Preventing online payment fraud

67 points by erangalp 14 years ago · 24 comments

Reader

This article is amazingly worth your time. Endorsement out of the way I have one quibble and some elaboration:

I don't exactly love conflating buyer's remorse with payment fraud, since buyer's remorse is a psychological phenomenon and happens independently of fraudulent intent. Then again that's a bit hairsplitting.

So, you're a digital goods business. What can you do to reduce the odds that a customer requests a transaction get reversed, given that the customer initially did authorize the transaction?

1) Do nothing. Treat this as a cost of doing business.
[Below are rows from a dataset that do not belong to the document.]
**src/pcb_cfg_pkg.sv**
```systemverilog
// Constants for the two-function card bridge configuration header
package pcb_cfg_pkg;
  localparam int unsigned NUM_FUNC = 2;
  localparam int unsigned HDR_BYTES = 256;
  localparam int unsigned IDX_W = 6;
  // Register offsets (byte addresses)
  localparam logic [7:0] OFF_MAKER_CODE = 8'h00;
  localparam logic [7:0] OFF_BUS_IF_CONTROL = 8'h04;
  localparam logic [7:0] OFF_SILICON_REVISION = 8'h08;
  localparam logic [7:0] OFF_LINE_SIZE_HINT = 8'h0c;
  localparam logic [7:0] OFF_SOCKET_WINDOW_BASE = 8'h10;
  localparam logic [7:0] OFF_FIRST_CAP_LINK = 8'h14;
  localparam logic [7:0] OFF_UPSTREAM_BUS_NUM = 8'h18;
  localparam logic [7:0] OFF_MEM_WINDOW0_LOW = 8'h1c;
  localparam logic [7:0] OFF_MEM_WINDOW0_HIGH = 8'h20;
  localparam logic [7:0] OFF_MEM_WINDOW1_LOW = 8'h24;
  localparam logic [7:0] OFF_MEM_WINDOW1_HIGH = 8'h28;
  localparam logic [7:0] OFF_IO_WINDOW1_LOW = 8'h34;
  localparam logic [7:0] OFF_IO_WINDOW1_HIGH = 8'h38;
  localparam logic [7:0] OFF_IRQ_ROUTE_NUMBER = 8'h3c;
  localparam logic [7:0] OFF_BOARD_MAKER_CODE = 8'h40;
  localparam logic [7:0] OFF_LEGACY_CARD_BASE = 8'h44;
  localparam logic [7:0] OFF_DEVICE_SETUP = 8'h80;
  localparam logic [7:0] OFF_PIN_FUNC_ROUTING = 8'h8c;
  localparam logic [7:0] OFF_RETRY_FLAGS = 8'h90;
  localparam logic [7:0] OFF_CAPABILITY_TAG = 8'ha0;
  localparam logic [7:0] OFF_POWER_STATE_CTRL = 8'ha4;
  localparam logic [7:0] OFF_WAKE_EVENT_FLAGS = 8'ha8;
  localparam logic [7:0] OFF_AUX_PIN_INPUTS = 8'hac;
  localparam logic [7:0] OFF_TWO_WIRE_BYTE = 8'hb0;
  // Field positions
  localparam int unsigned WAKE_EN_BIT = 8;
  localparam int unsigned WAKE_STAT_BIT = 15;
  localparam int unsigned KICK_BIT = 0;
  // Read-only contents and register reset value
  localparam logic [7:0] CAP_TAG_VAL = 8'h01;
  localparam logic [7:0] CAP_NEXT_VAL = 8'h00;
  localparam logic [15:0] POWER_CAPS_VAL = 16'h0002;
  localparam logic [7:0] IRQ_PIN_F0 = 8'h01;
  localparam logic [7:0] IRQ_PIN_F1 = 8'h02;
  localparam logic [31:0] RESET_VAL = 32'h0000_0000;
endpackage

```
**src/pcb_cfg_bank.sv**
```systemverilog
// Configuration register bank of a two-function card bridge
// Summary of operation
// RL1: Each function owns its own 256-byte header reached by configuration cycles.
// RL2: Two functions, 0 and 1, each with bridge-type header and own copies.
// RL3: Device-global bits exist only in function 0; function 1 does not map them.
// RL4: Writable fields hold whatever value the host writes.
// RL5: Set-type fields go to 1 on a written 1; written 0 does nothing.
// RL6: Clear-type fields go to 0 on a written 1; written 0 does nothing.
// RL7: Update-type fields change from hardware without any host write.
// RL8: Cold-boot reset returns every register to default regardless of wake enable.
// RL9: Suspend blocks cold-boot reset so register contents are kept.
// RL10: Reserved offsets read zero and ignore writes, access still completes.
`timescale 1ns/1ps
`default_nettype none
module pcb_cfg_bank #(
  parameter logic [15:0] MAKER_CODE = 16'h1234, // Arbitrary value
  parameter logic [15:0] PART_CODE = 16'h5678, // Arbitrary value
  parameter logic [7:0] SILICON_REVISION = 8'h01, // Arbitrary value
  parameter logic [23:0] FUNCTION_CLASS = 24'h000000,
  parameter logic [7:0] HEADER_LAYOUT = 8'h82
) (
  input wire logic ref_clk_i,
  input wire logic rst_n_i,
  input wire logic cold_boot_reset_in_n_i,
  input wire logic host_bus_reset_in_n_i,
  input wire logic suspend_i,
  input wire logic cfg_req_i,
  input wire logic cfg_we_i,
  input wire logic cfg_func_i,
  input wire logic [7:0] cfg_addr_i,
  input wire logic [3:0] cfg_be_i,
  input wire logic [31:0] cfg_wdata_i,
  output logic [31:0] cfg_rdata_o,
  output logic cfg_ack_o,
  input wire logic [15:0] status_evt_f0_i,
  input wire logic [15:0] status_evt_f1_i,
  input wire logic [1:0] pme_evt_i,
  input wire logic [15:0] wake_evt_i,
  input wire logic [15:0] aux_in_i,
  input wire logic kick_done_i,
  output logic [15:0] cmd_f0_o,
  output logic [15:0] cmd_f1_o,
  output logic [31:0] setup_o,
  output logic [15:0] aux_out_o,
  output logic kick_o,
  output logic wake_request_o
);

  localparam int unsigned NF = pcb_cfg_pkg::NUM_FUNC;
  localparam int unsigned NW = pcb_cfg_pkg::HDR_BYTES / 4;

  if (NF != 2 || NW != (1 << pcb_cfg_pkg::IDX_W)) begin : g_bad_geometry
    $error("pcb_cfg_bank: header geometry not supported");
  end

  typedef enum {MK_RW, MK_W1C, MK_W1S, MK_COLD, MK_CTX} pcb_mask_t;

  function automatic logic [5:0] ix(input logic [7:0] off);
    ix = off[7:2];
  endfunction

  // Per-word field masks; zero everywhere reserved, and for globals in function 1
  function automatic logic [31:0] fmask(input pcb_mask_t k, input logic f, input logic [5:0] i);
    logic [31:0] rw, c, s, cold, ctx;
    rw = 32'h0;
    c = 32'h0;
    s = 32'h0;
    cold = 32'h0;
    ctx = 32'h0;
    case (i)
      ix(pcb_cfg_pkg::OFF_BUS_IF_CONTROL): begin
        rw = 32'h0000_0167;
        c = 32'hf900_0000;
        cold = 32'hf900_0000;
      end
      ix(pcb_cfg_pkg::OFF_LINE_SIZE_HINT): rw = 32'h0000_ffff;
      ix(pcb_cfg_pkg::OFF_SOCKET_WINDOW_BASE): rw = 32'hffff_f000;
      ix(pcb_cfg_pkg::OFF_FIRST_CAP_LINK): begin
        c = 32'hf900_0000;
        cold = 32'hf900_0000;
      end
      ix(pcb_cfg_pkg::OFF_UPSTREAM_BUS_NUM): rw = 32'hffff_ffff;
      ix(pcb_cfg_pkg::OFF_MEM_WINDOW0_LOW), ix(pcb_cfg_pkg::OFF_MEM_WINDOW0_HIGH),
      ix(pcb_cfg_pkg::OFF_MEM_WINDOW1_LOW), ix(pcb_cfg_pkg::OFF_MEM_WINDOW1_HIGH):
        rw = 32'hffff_f000;
      ix(pcb_cfg_pkg::OFF_IO_WINDOW1_LOW), ix(pcb_cfg_pkg::OFF_IO_WINDOW1_HIGH):
        rw = 32'hffff_fffc;
      ix(pcb_cfg_pkg::OFF_IRQ_ROUTE_NUMBER): begin
        rw = 32'h07ff_00ff;
        ctx = 32'h0040_0000;
      end
      ix(pcb_cfg_pkg::OFF_BOARD_MAKER_CODE): begin
        rw = 32'hffff_ffff;
        cold = 32'hffff_ffff;
      end
      ix(pcb_cfg_pkg::OFF_LEGACY_CARD_BASE): begin
        rw = 32'hffff_fffe;
        cold = 32'hffff_fffe;
      end
      ix(pcb_cfg_pkg::OFF_POWER_STATE_CTRL): begin
        rw = 32'h0000_0103;
        c = 32'h0000_8000;
        ctx = 32'h0000_8100;
      end
      ix(pcb_cfg_pkg::OFF_DEVICE_SETUP): if (!f) begin // see RL3
        rw = 32'hefff_ef7e;
        s = 32'h0000_0001;
        cold = 32'hefff_e87f;
        ctx = 32'h0000_0700;
      end
      ix(pcb_cfg_pkg::OFF_PIN_FUNC_ROUTING): if (!f) begin // see RL3
        rw = 32'h0fff_ffff;
        cold = 32'h0fff_ffff;
      end
      ix(pcb_cfg_pkg::OFF_RETRY_FLAGS): if (!f) begin // see RL3
        rw = 32'hffff_ff00;
        c = 32'h0000_00ea;
        cold = 32'hffff_ffea;
      end
      ix(pcb_cfg_pkg::OFF_WAKE_EVENT_FLAGS): if (!f) begin // see RL3
        rw = 32'hffff_0000;
        c = 32'h0000_ffff;
        cold = 32'hc91f_c000;
      end
      ix(pcb_cfg_pkg::OFF_AUX_PIN_INPUTS): if (!f) begin // see RL3
        rw = 32'hffff_0000;
        cold = 32'h001f_0000;
      end
      ix(pcb_cfg_pkg::OFF_TWO_WIRE_BYTE): if (!f) begin // see RL3
        rw = 32'h00ff_ffff;
        cold = 32'h00ff_ffff;
      end
      default: rw = 32'h0; // see RL10
    endcase
    case (k)
      MK_RW: fmask = rw;
      MK_W1C: fmask = c;
      MK_W1S: fmask = s;
      MK_COLD: fmask = cold;
      MK_CTX: fmask = ctx;
      default: fmask = 32'h0;
    endcase
  endfunction

  // Fixed read-only content of each word
  function automatic logic [31:0] roval(input logic f, input logic [5:0] i);
    case (i)
      ix(pcb_cfg_pkg::OFF_MAKER_CODE): roval = {PART_CODE, MAKER_CODE};
      ix(pcb_cfg_pkg::OFF_SILICON_REVISION): roval = {FUNCTION_CLASS, SILICON_REVISION};
      ix(pcb_cfg_pkg::OFF_LINE_SIZE_HINT): roval = {8'h00, HEADER_LAYOUT, 16'h0000};
      ix(pcb_cfg_pkg::OFF_FIRST_CAP_LINK): roval = {24'h0, pcb_cfg_pkg::OFF_CAPABILITY_TAG};
      ix(pcb_cfg_pkg::OFF_IRQ_ROUTE_NUMBER):
        roval = {16'h0, (f ? pcb_cfg_pkg::IRQ_PIN_F1 : pcb_cfg_pkg::IRQ_PIN_F0), 8'h00};
      ix(pcb_cfg_pkg::OFF_CAPABILITY_TAG):
        roval = {pcb_cfg_pkg::POWER_CAPS_VAL, pcb_cfg_pkg::CAP_NEXT_VAL, pcb_cfg_pkg::CAP_TAG_VAL};
      default: roval = 32'h0;
    endcase
  endfunction

  // Each function keeps its own copy; unused bits are constant and trim away
  logic [31:0] word_reg [NF][NW]; // see RL1 see RL2
  logic [31:0] rdata_next;
  logic cold_act;
  logic host_act;
  logic [5:0] req_idx;
  logic [31:0] be_mask;

  // Suspend holds off the cold-boot reset so state survives power-down entry
  assign cold_act = !cold_boot_reset_in_n_i && !suspend_i; // see RL9
  assign host_act = !host_bus_reset_in_n_i;
  assign req_idx = cfg_addr_i[7:2];
  assign be_mask = {{8{cfg_be_i[3]}}, {8{cfg_be_i[2]}}, {8{cfg_be_i[1]}}, {8{cfg_be_i[0]}}};

  always_ff @(posedge ref_clk_i or negedge rst_n_i) begin
    logic [31:0] v;
    logic [31:0] keep;
    logic [31:0] wm;
    logic pme_en;
    if (!rst_n_i) begin
      for (int f = 0; f < NF; f++) begin
        for (int i = 0; i < NW; i++) begin
          word_reg[f][i] <= pcb_cfg_pkg::RESET_VAL;
        end
      end
    end else begin
      for (int f = 0; f < NF; f++) begin
        for (int i = 0; i < NW; i++) begin
          v = word_reg[f][i];
          wm = cfg_wdata_i & be_mask;
          // Power words are per function; only the global setup word follows function 0
          pme_en = word_reg[f][ix(pcb_cfg_pkg::OFF_POWER_STATE_CTRL)][pcb_cfg_pkg::WAKE_EN_BIT];
          if (i == int'(ix(pcb_cfg_pkg::OFF_DEVICE_SETUP))) begin
            pme_en = word_reg[0][ix(pcb_cfg_pkg::OFF_POWER_STATE_CTRL)][pcb_cfg_pkg::WAKE_EN_BIT];
          end
          keep = fmask(MK_COLD, f[0], i[5:0]) | (pme_en ? fmask(MK_CTX, f[0], i[5:0]) : 32'h0);
          if (cold_act) begin
            v = pcb_cfg_pkg::RESET_VAL; // see RL8
          end else if (host_act) begin
            v = v & keep;
          end else begin
            if (f == 0 && i == int'(ix(pcb_cfg_pkg::OFF_DEVICE_SETUP)) && kick_done_i) begin
              v[pcb_cfg_pkg::KICK_BIT] = 1'b0;
            end
            if (cfg_req_i && cfg_we_i && cfg_func_i == f[0] && req_idx == i[5:0]) begin
              v = (v & ~(be_mask & fmask(MK_RW, f[0], i[5:0])))
                | (wm & fmask(MK_RW, f[0], i[5:0])); // see RL4
              v = v & ~(wm & fmask(MK_W1C, f[0], i[5:0])); // see RL6
              v = v | (wm & fmask(MK_W1S, f[0], i[5:0])); // see RL5
            end
            // Hardware sets come last so an event beats a same-cycle clear
            if (i == int'(ix(pcb_cfg_pkg::OFF_BUS_IF_CONTROL))) begin
              v = v | ({(f == 0 ? status_evt_f0_i : status_evt_f1_i), 16'h0}
                & fmask(MK_W1C, f[0], i[5:0])); // see RL7
            end
            if (i == int'(ix(pcb_cfg_pkg::OFF_POWER_STATE_CTRL)) && pme_evt_i[f]) begin
              v[pcb_cfg_pkg::WAKE_STAT_BIT] = 1'b1; // see RL7
            end
            if (f == 0 && i == int'(ix(pcb_cfg_pkg::OFF_WAKE_EVENT_FLAGS))) begin
              v = v | {16'h0, wake_evt_i}; // see RL7
            end
          end
          word_reg[f][i] <= v;
        end
      end
    end
  end

  always_comb begin
    rdata_next = roval(cfg_func_i, req_idx)
      | (word_reg[cfg_func_i][req_idx] & (fmask(MK_RW, cfg_func_i, req_idx)
      | fmask(MK_W1C, cfg_func_i, req_idx) | fmask(MK_W1S, cfg_func_i, req_idx)));
    if (!cfg_func_i && req_idx == ix(pcb_cfg_pkg::OFF_AUX_PIN_INPUTS)) begin
      rdata_next = rdata_next | {16'h0, aux_in_i}; // see RL7
    end
  end

  // Every access, reserved or not, is answered one cycle later
  always_ff @(posedge ref_clk_i or negedge rst_n_i) begin
    if (!rst_n_i) begin
      cfg_ack_o <= 1'b0;
      cfg_rdata_o <= 32'h0;
    end else begin
      cfg_ack_o <= cfg_req_i; // see RL10
      if (cfg_req_i && !cfg_we_i) begin
        cfg_rdata_o <= rdata_next;
      end
    end
  end

  always_ff @(posedge ref_clk_i or negedge rst_n_i) begin
    logic [31:0] pm0, pm1, wk;
    if (!rst_n_i) begin
      wake_request_o <= 1'b0;
    end else begin
      pm0 = word_reg[0][ix(pcb_cfg_pkg::OFF_POWER_STATE_CTRL)];
      pm1 = word_reg[1][ix(pcb_cfg_pkg::OFF_POWER_STATE_CTRL)];
      wk = word_reg[0][ix(pcb_cfg_pkg::OFF_WAKE_EVENT_FLAGS)];
      wake_request_o <= (pm0[pcb_cfg_pkg::WAKE_STAT_BIT] && pm0[pcb_cfg_pkg::WAKE_EN_BIT])
        || (pm1[pcb_cfg_pkg::WAKE_STAT_BIT] && pm1[pcb_cfg_pkg::WAKE_EN_BIT])
        || (|(wk[15:0] & wk[31:16]));
    end
  end

  assign cmd_f0_o = word_reg[0][ix(pcb_cfg_pkg::OFF_BUS_IF_CONTROL)][15:0];
  assign cmd_f1_o = word_reg[1][ix(pcb_cfg_pkg::OFF_BUS_IF_CONTROL)][15:0];
  assign setup_o = word_reg[0][ix(pcb_cfg_pkg::OFF_DEVICE_SETUP)];
  assign kick_o = word_reg[0][ix(pcb_cfg_pkg::OFF_DEVICE_SETUP)][pcb_cfg_pkg::KICK_BIT];
  assign aux_out_o = word_reg[0][ix(pcb_cfg_pkg::OFF_AUX_PIN_INPUTS)][31:16];

endmodule
`default_nettype wire

```
**config.mk**
```make
export PLATFORM = sky130hd
export DESIGN_NAME = pcb_cfg_bank
export DESIGN_NICKNAME = d
export VERILOG_FILES = /design/src/pcb_cfg_pkg.sv /design/src/pcb_cfg_bank.sv
export SDC_FILE = /design/constraint.sdc
export NUM_CORES = 2
export LEC_CHECK = 0
export BUFFER_PORTS_ARGS = -buffer_cell sky130_fd_sc_hd__buf_2
export CAP_MARGIN = 10
export CORE_MARGIN = 2
export CORE_UTILIZATION = 25
export CTS_BUF_LIST = sky130_fd_sc_hd__clkbuf_8
export CTS_CLUSTER_SIZE = 10
export DETAILED_ROUTE_END_ITERATION = 8
export GPL_TIMING_DRIVEN = 0
export PLACE_DENSITY = 0.43
export SLEW_MARGIN = 10
export SYNTH_ARGS = -nofsm -noshare
export SYNTH_HDL_FRONTEND = slang
export SYNTH_SLANG_ARGS = --single-unit
```
**constraint.sdc**
```tcl
create_clock -name ref_clk_i -period 1.7 [get_ports ref_clk_i]
set_clock_uncertainty 0.1 [all_clocks]
set_input_delay 0.17 -clock ref_clk_i [delete_from_list [all_inputs] [get_ports ref_clk_i]]
set_output_delay 0.17 -clock ref_clk_i [all_outputs]
set_load 0.02 [all_outputs]
```
==> flow_summary.toml <==
[synth]
ys_ff_latch = 816
synth_compound_area_share_pct = 16.48
synth_edf_count = 0
yosys.area_share.simple_pct = 15.99
ys_seq_area_share_pct = 49.68
synth_xor_xnor_area_share_pct = 0
netlist_instances = 4387
synth_top_family_by_area = "compound AO/OA/AOI/OAI gates"
postSynth.asyncResetShare_pct = 100.0
synth.area.mux_share_pct = 12.07
yosys.area_share.adder_pct = 0
netlist_area_um2 = 41100
yosys_warnings = 0
synth.distinct_cells = 81
syn_area_per_cell_um2 = 9.369
synth_top_flop_cell = "dfrtp_1"

[placed_design]
hpwl_um = 199900
dp_cells = 6775
io_buffers = 180
place_congestion = 1.028

[setup_path]
required_ns = 2.40
critPathKind = "reg2reg"
cp-start-kind = "flip-flop"
crit_path_max_fanout = 2
crit_arrival_ns = 2.80
endpoint_kind = "flip-flop"

[global_route]
grt_pass1_vias = 40150
grtUsageMet1_pct = 41.83
grtUsageMet3_pct = 10.07
grt_start_max_net_pins = 137
busiest_layer = "met2"
grt_usage_pct = 32.43
antenna_found_initial = 32
grt_pass1_wl_um = 368700
grt_overflow = 0
use_met2_pct = 46.34

[clock_tree]
clkLatencyLatePin_ns = 0.96
path_clk_slew_ns = 0.06
clk_path_buf_depth = 3
htreeDepth = 4
cts_root_buf = "clkbuf_8"
cts_tree = "done"
numCtsBuffers = 159
clock_sinks = 816

[sta]
slew_headroom_pct = 11.79
layout_setup_ws_ns = -0.4013
timing.final.crit_share_pct = 123.6
hold_viol_final = 416
fmax_mhz = 475.9
rsz0062_at_grt = "yes"
finalMaxSlewViolations = 0
setup_viol = 169
fin_hold_ws_ns = -0.9755
min_period_ns = 2.101
tightest_slew_ns = 1.323

[drt]
drt_wl_total_um = 280100
drtPass1Iterations = 8
drtIter0Drc = 7007
drc_errors = 0
post_drt_wl_per_cell_um = 38.22
antenna_left = 0
vias_per_cell = 5.839
vias = 42790

[die]
core_um2 = 163000
ios = 234
die_area_um2 = 167700
start_util_pct = 25.22
die_w_um = 409.5
die_y_um = 409.5
rows = 148

[cells_and_area]
area_growth_pct = 31.91
drive_gt1_share_pct = 24.68
final_cells = 7329
nets = 5139
largest_reg_flops = 725
final_util_pct = 33.27

[power_and_ir_drop]
max-vdd-ir-drop_uv = 747.8
p_leak_nw = 23.43
p_total_mw = 47.97
power_density_nw_per_um2 = 884.8

[min_path]
holdCritPathClass = "in2async"

[status]
status = "finished, violations left"
violations = "negative hold slack, negative setup slack"

[run]
cap_viol_max_count = 0
[worst paths after layout]
check                                    start               to  slack (ns)  cells after the start
min in group ref_clk_i           cfg_addr_i[6]   cfg_rdata_o[1]       -0.34                      4
worst max register to register  word_reg[1484]  cfg_rdata_o[12]       -0.40                      4
worst min-delay path                   rst_n_i   word_reg[3527]       -0.98                      1
max in group asynchronous              rst_n_i     aux_out_o[4]        0.48                      4
worst min register to register  word_reg[2671]   word_reg[2671]        0.38                      2
worst max-delay path            word_reg[1484]  cfg_rdata_o[12]       -0.40                      4
[through the flow]
| stage | instance area [um2] | setup TNS, ns | worst slack [ns] |
|---|---|---|---|
| detailed placement | 45490 | -1527.06 | -2.590 |
| finish | 54210 | -20.19 | -0.4013 |
| floorplan | 41590 | -3.889 | -0.07700 |
| global placement | 45210 | - | -19.24 |
| CTS | 53310 | -26.43 | -0.3672 |
| global route | 54180 | -20.79 | -0.4208 |
[cells in the final DEF, fill, tap and decap left out, types with 16 or more instances in the layout]
master / n
dfrtp_2: 54
o21ai_1: 41
a22o_1: 32
a31oi_1: 24
clkbuf_8: 191
clkbuf_1: 106
nand3_1: 316
mux2_2: 34
inv_1: 72
nand2_1: 774
buf_4: 149
conb_1: 23
dfrtp_1: 762
clkbuf_4: 41
clkbuf_2: 76
a221oi_2: 21
diode_2: 17
o21ai_0: 275
buf_6: 183
o21ai_2: 16
mux4_2: 52
a21oi_1: 493
dlygate4sd3_1: 145
buf_8: 16
o22ai_1: 35
a22oi_1: 18
nor2_1: 258
nor2_4: 23
buf_12: 30
a221oi_1: 26
a21boi_0: 18
buf_2: 124
mux2i_1: 301
[kinds of logic after synthesis]
| family | Yosys count |
|---|---|
| other | 1 |
| multiplexers | 425 |
| flip-flops | 816 |
| buffers and inverters | 464 |
| AND/OR/NAND/NOR | 1524 |
| AO/OA/AOI/OAI | 1157 |
[critical path: stages, from the launching register on]
cell	delay (ns)
dfrtp_1	0.40
mux4_2	0.50
a221o_1	0.49
a311oi_2	0.32
a31oi_1	0.13
[synth_stat cells (39+ instances only)]
master    count  area share [%]
nor2_1      279             2.5
a21oi_1     507             6.2
a221oi_1     57             1.2
buf_4       117             2.1
nand3_1     335             4.1
buf_2        72            0.88
mux2_2       46             1.3
o21ai_0     313             3.8
clkbuf_1    231             2.1
mux2i_1     327             8.0
o22ai_1      39            0.59
dfrtp_1     816              50
nand2_1     791             7.2
mux4_2       52             2.8
[per-layer routing]
metal  vias to the layer above  part of all wire, %
met3                       867                   11
met1                     21940                   39
met5                         -                0.084
met4                        18                  7.7
li1                      16780                    -
met2                      3195                   42
[power breakdown]
group / switching, mW / internal (mW)
registers: 0.548 / 19.9
clock network: 9.89 / 10.3
logic: 5.49 / 1.90
total: 15.9 / 32.0
[area by class of cell]
class | instances | area (um2)
Tap cell | 2175 | 2721
Clock buffer | 189 | 2601
Sequential cell | 816 | 20490
Fill cell | 16990 | 108700
Timing Repair Buffer | 461 | 4327
Inverter | 10 | 41.29
Antenna cell | 17 | 42.54
Clock inverter | 89 | 465.4
Buffer | 443 | 3347
Multi-Input combinational cell | 3129 | 20180
[timing repair]
action                                  4_1_cts  5_1_grt
endpoints found under the setup margin      889      912
pin swaps                                    60       63
gates resized for setup                     719      184
endpoints found under the hold margin       685      205
hold buffers                                147        2
gates cloned                                  0        2
setup buffers                                89       37
Power figures use the tool's default switching activity.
This works astounding well for many client populations, which have naturally low refund rates. (I'll give you a refund for any reason whatsoever, and I give out substantially less than 2%. Not worth optimizing.)

But maybe you've made the decision to target poor customers, startups, infovores (they buy more books/videos/etc on X than they can consume or make effective use of, and have disproportionately high refund rates), or an audience demographically dissimilar to American housewives. OK, we still have options:

2) Add value to the one-time download by, e.g., providing a support channel gated on having an account in good standing. Note that this also lets you do fantastically lucrative things like e.g. the club model for digital goods (recurring payment for one-time downloads), which e.g. put WooThemes on the map.

3) For infovore-heavy niches, many people will suggest forcing delayed gratification on the customer. For example, let's say you have just sold someone 5 videos / ebooks / etc with expected consumption time of 2 hours each. Rather than hitting them with 10 hours of video all at once, you drip them out to the user at 2 hours per week for 5 weeks. This can be timed such that they don't get the final video until after your money-back guarantee expires. That's totally optional, though. The theory is that a) you avoid overwhelming people and b) getting in their inbox 5 times with announcements of even more value they got from you helps to prevent a common problem of "Oh, didn't actually have enough time to read/watch/act on that because I totally forgot to make that time, guess I should return it."

4) A lot of savvier folks in this space have customer communities where a) the interaction between customers adds value on top of the product, b) desire to maintain the interaction incentivizes people to not leave, and c) customers will (for their own reasons) do significant amounts of boring work for free, such that you don't have to add a not-so-lucrative "Infinite free support" sideline to a lucrative digital goods business.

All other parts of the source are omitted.